少しずつが大きい
毎週、少なくとも一回は日本語レッスンをするようになったとはいえ、
スラスラ話せるようになるのは難しい。
語学をやったことのある人は、わかると思う。
「毎日、コツコツ」
この道のりが長くて遠い。
なかには、上達の早い人もいるが、
それは、相当その言葉が好きか、仕事で必要、もしくは留学など、何か特別な事情がある場合が多い。

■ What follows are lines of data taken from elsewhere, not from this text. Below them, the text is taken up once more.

### src/rtl/vga_fb_arbiter.sv
// vga_fb_arbiter
// Shares one single-port framebuffer RAM between display scanout and a
// draw-engine writer. Display words (4 x RGB332 pixels) are prefetched into
// a 4-entry FIFO and unpacked byte 0 first. The writer receives every slot
// the display does not urgently need.
//
// Port pipeline: grant decided in cycle t, mem_* driven in t+1,
// read data returned in t+2 and pushed at the end of t+2.
//
// state     | meaning
// ----------+-----------------------------------------------------------
// ST_IDLE   | no display fetch (after reset, or whole frame already read)
// ST_FETCH  | prefetching display words for the current frame

module vga_fb_arbiter #(
    parameter int H_ACTIVE = 640,
    parameter int V_ACTIVE = 480,
    parameter int AW       = 17
) (
    input  logic          dclk,
    input  logic          clr_n,
    input  logic          frame_start,
    input  logic          pix_rd,
    output logic [7:0]    pix_data,
    output logic          underrun,
    input  logic          wr_req,
    input  logic [AW-1:0] wr_addr,
    input  logic [31:0]   wr_data,
    input  logic [3:0]    wr_be,
    output logic          wr_ack,
    output logic          mem_en,
    output logic          mem_we,
    output logic [3:0]    mem_be,
    output logic [AW-1:0] mem_addr,
    output logic [31:0]   mem_wdata,
    input  logic [31:0]   mem_rdata
);

    localparam int            WORDS     = H_ACTIVE * V_ACTIVE / 4;
    localparam logic [AW-1:0] LAST_ADDR = AW'(WORDS - 1);

    typedef enum logic {
        ST_IDLE  = 1'b0,
        ST_FETCH = 1'b1
    } fetch_state_t;

    fetch_state_t  state;
    fetch_state_t  state_nxt;

    logic          gnt_rd;
    logic          gnt_wr;
    logic          fetch_ok;
    logic          wr_ok;

    logic [AW-1:0] disp_addr;

    // rd_v1: a display read is on the RAM port this cycle
    // rd_v2: its data is on mem_rdata this cycle and should be pushed
    logic          rd_v1;
    logic          rd_v2;

    logic [31:0]   fifo_mem [4];
    logic [1:0]    wr_ptr;
    logic [1:0]    rd_ptr;
    logic [2:0]    fifo_count;
    logic [1:0]    idx;

    logic [2:0]    inflight;
    logic [2:0]    occ;
    logic          urgent;
    logic          room;
    logic          fifo_nonempty;
    logic          push;
    logic          pop;
    logic [31:0]   head_word;

    // Occupancy seen by the arbiter counts words already requested but not yet stored.
    always_comb begin
        inflight      = {2'b00, rd_v1} + {2'b00, rd_v2};
        occ           = fifo_count + inflight;
        urgent        = (occ <= 3'd1);
        room          = (occ < 3'd4);
        fifo_nonempty = (fifo_count != 3'd0);
        push          = rd_v2;
        pop           = pix_rd && fifo_nonempty && (idx == 2'd3);
    end

    // Fetch-enable state register.
    always_ff @(posedge dclk or negedge clr_n) begin
        if (!clr_n) begin
            state <= ST_IDLE;
        end else begin
            state <= state_nxt;
        end
    end

    // Grant selection and fetch-enable next state. No display read is granted
    // in a frame_start cycle because disp_addr is being rewound; a write may
    // still go out.
    always_comb begin
        state_nxt = state;
        gnt_rd    = 1'b0;
        gnt_wr    = 1'b0;
        fetch_ok  = (state == ST_FETCH) && !frame_start;
        wr_ok     = wr_req && !wr_ack;

        if (fetch_ok && urgent) begin
            gnt_rd = 1'b1;
        end else if (wr_ok) begin
            gnt_wr = 1'b1;
        end else if (fetch_ok && room) begin
            gnt_rd = 1'b1;
        end

        if (frame_start) begin
            state_nxt = ST_FETCH;
        end else if (gnt_rd && (disp_addr == LAST_ADDR)) begin
            state_nxt = ST_IDLE;
        end
    end

    // Registered RAM port; all fields return to zero on idle cycles.
    always_ff @(posedge dclk or negedge clr_n) begin
        if (!clr_n) begin
            mem_en    <= 1'b0;
            mem_we    <= 1'b0;
            mem_be    <= 4'h0;
            mem_addr  <= '0;
            mem_wdata <= 32'h0;
            wr_ack    <= 1'b0;
        end else begin
            mem_en    <= gnt_rd || gnt_wr;
            mem_we    <= gnt_wr;
            wr_ack    <= gnt_wr;
            if (gnt_wr) begin
                mem_be    <= wr_be;
                mem_addr  <= wr_addr;
                mem_wdata <= wr_data;
            end else if (gnt_rd) begin
                mem_be    <= 4'hF;
                mem_addr  <= disp_addr;
                mem_wdata <= 32'h0;
            end else begin
                mem_be    <= 4'h0;
                mem_addr  <= '0;
                mem_wdata <= 32'h0;
            end
        end
    end

    // Display address and read-return tracking; frame_start drops anything in flight.
    always_ff @(posedge dclk or negedge clr_n) begin
        if (!clr_n) begin
            disp_addr <= '0;
            rd_v1     <= 1'b0;
            rd_v2     <= 1'b0;
        end else if (frame_start) begin
            disp_addr <= '0;
            rd_v1     <= 1'b0;
            rd_v2     <= 1'b0;
        end else begin
            rd_v1 <= gnt_rd;
            rd_v2 <= rd_v1;
            if (gnt_rd) begin
                disp_addr <= disp_addr + AW'(1);
            end
        end
    end

    // FIFO pointers, byte index and the sticky underrun flag.
    always_ff @(posedge dclk or negedge clr_n) begin
        if (!clr_n) begin
            wr_ptr     <= 2'd0;
            rd_ptr     <= 2'd0;
            fifo_count <= 3'd0;
            idx        <= 2'd0;
            underrun   <= 1'b0;
        end else if (frame_start) begin
            wr_ptr     <= 2'd0;
            rd_ptr     <= 2'd0;
            fifo_count <= 3'd0;
            idx        <= 2'd0;
            underrun   <= 1'b0;
        end else begin
            if (push) begin
                wr_ptr <= wr_ptr + 2'd1;
            end
            if (pop) begin
                rd_ptr <= rd_ptr + 2'd1;
            end
            case ({push, pop})
                2'b10:   fifo_count <= fifo_count + 3'd1;
                2'b01:   fifo_count <= fifo_count - 3'd1;
                default: fifo_count <= fifo_count;
            endcase
            if (pix_rd) begin
                if (fifo_nonempty) begin
                    idx <= idx + 2'd1;
                end else begin
                    underrun <= 1'b1;
                end
            end
        end
    end

    // FIFO storage; contents are don't-care while the count says empty.
    always_ff @(posedge dclk) begin
        if (push && !frame_start) begin
            fifo_mem[wr_ptr] <= mem_rdata;
        end
    end

    // Current pixel: selected byte of the head word, zero when nothing is buffered.
    always_comb begin
        head_word = fifo_mem[rd_ptr];
        pix_data  = 8'h00;
        if (fifo_nonempty) begin
            pix_data = head_word[{idx, 3'b000} +: 8];
        end
    end

endmodule
===== config.mk =====
export PLATFORM = sky130hd
export DESIGN_NAME = reg_sequencer_flat
export DESIGN_NICKNAME = d
export VERILOG_FILES = /design/src/rtl/reg_sequencer_if.sv /design/src/rtl/reg_sequencer.sv /design/src/flat_wrapper.sv
export SDC_FILE = /design/constraint.sdc
export NUM_CORES = 1
export LEC_CHECK = 0
export ABC_AREA = 1
export CAP_MARGIN = 20
export CORE_UTILIZATION = 57
export CTS_CLUSTER_DIAMETER = 60
export DETAILED_ROUTE_END_ITERATION = 6
export GPL_TIMING_DRIVEN = 1
export MAX_ROUTING_LAYER = met4
export PLACE_DENSITY = 0.75
export SLEW_MARGIN = 20
export SYNTH_ARGS = -nofsm -noshare
export SYNTH_HDL_FRONTEND = slang
export SYNTH_SLANG_ARGS = --single-unit

===== constraint.sdc =====
create_clock -name clk -period 3.4 [get_ports clk]
set_input_delay 0.68 -clock clk [delete_from_list [all_inputs] [get_ports clk]]
set_output_delay 0.68 -clock clk [all_outputs]
set_load 0.03 [all_outputs]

そう考えると、1年間の研修のために日本に来たブラジル人は、
日本語が必要なはずなのだが、10人で来ているうえ、
機械は、「見て覚える」ので、なんとかなる。
それにポルトガル語ペラペラの日本人社員のIさんがいるので、
必要なときは通訳してもらえる。
そのためか、彼らには必死さはなく、どこかノンビリしていた。
そのなかで、リ-ダー的なノルベルトは、単語だけでも日本人と話そうと意欲があり、
毎日、少しでも話そうとしていた。
工場内や廊下で会うと「こんにちは!げんきですか?」と笑顔で話しかけてくる。
ゆっくり、簡単な単語で話すと、ちゃんと理解していて感心していた。
半年経つころには、簡単な日常会話もできるようになり、周りの人たちも驚いていたほどだ。
覚えた単語を書いて、口にだす。
何回も使って話す。
簡単そうだが、これがなかなか難しい。
毎日、少しずつ。
これが「語学上達」の道。
私は、日本語を教えているうちに、語学の勉強の仕方を改めて教わった。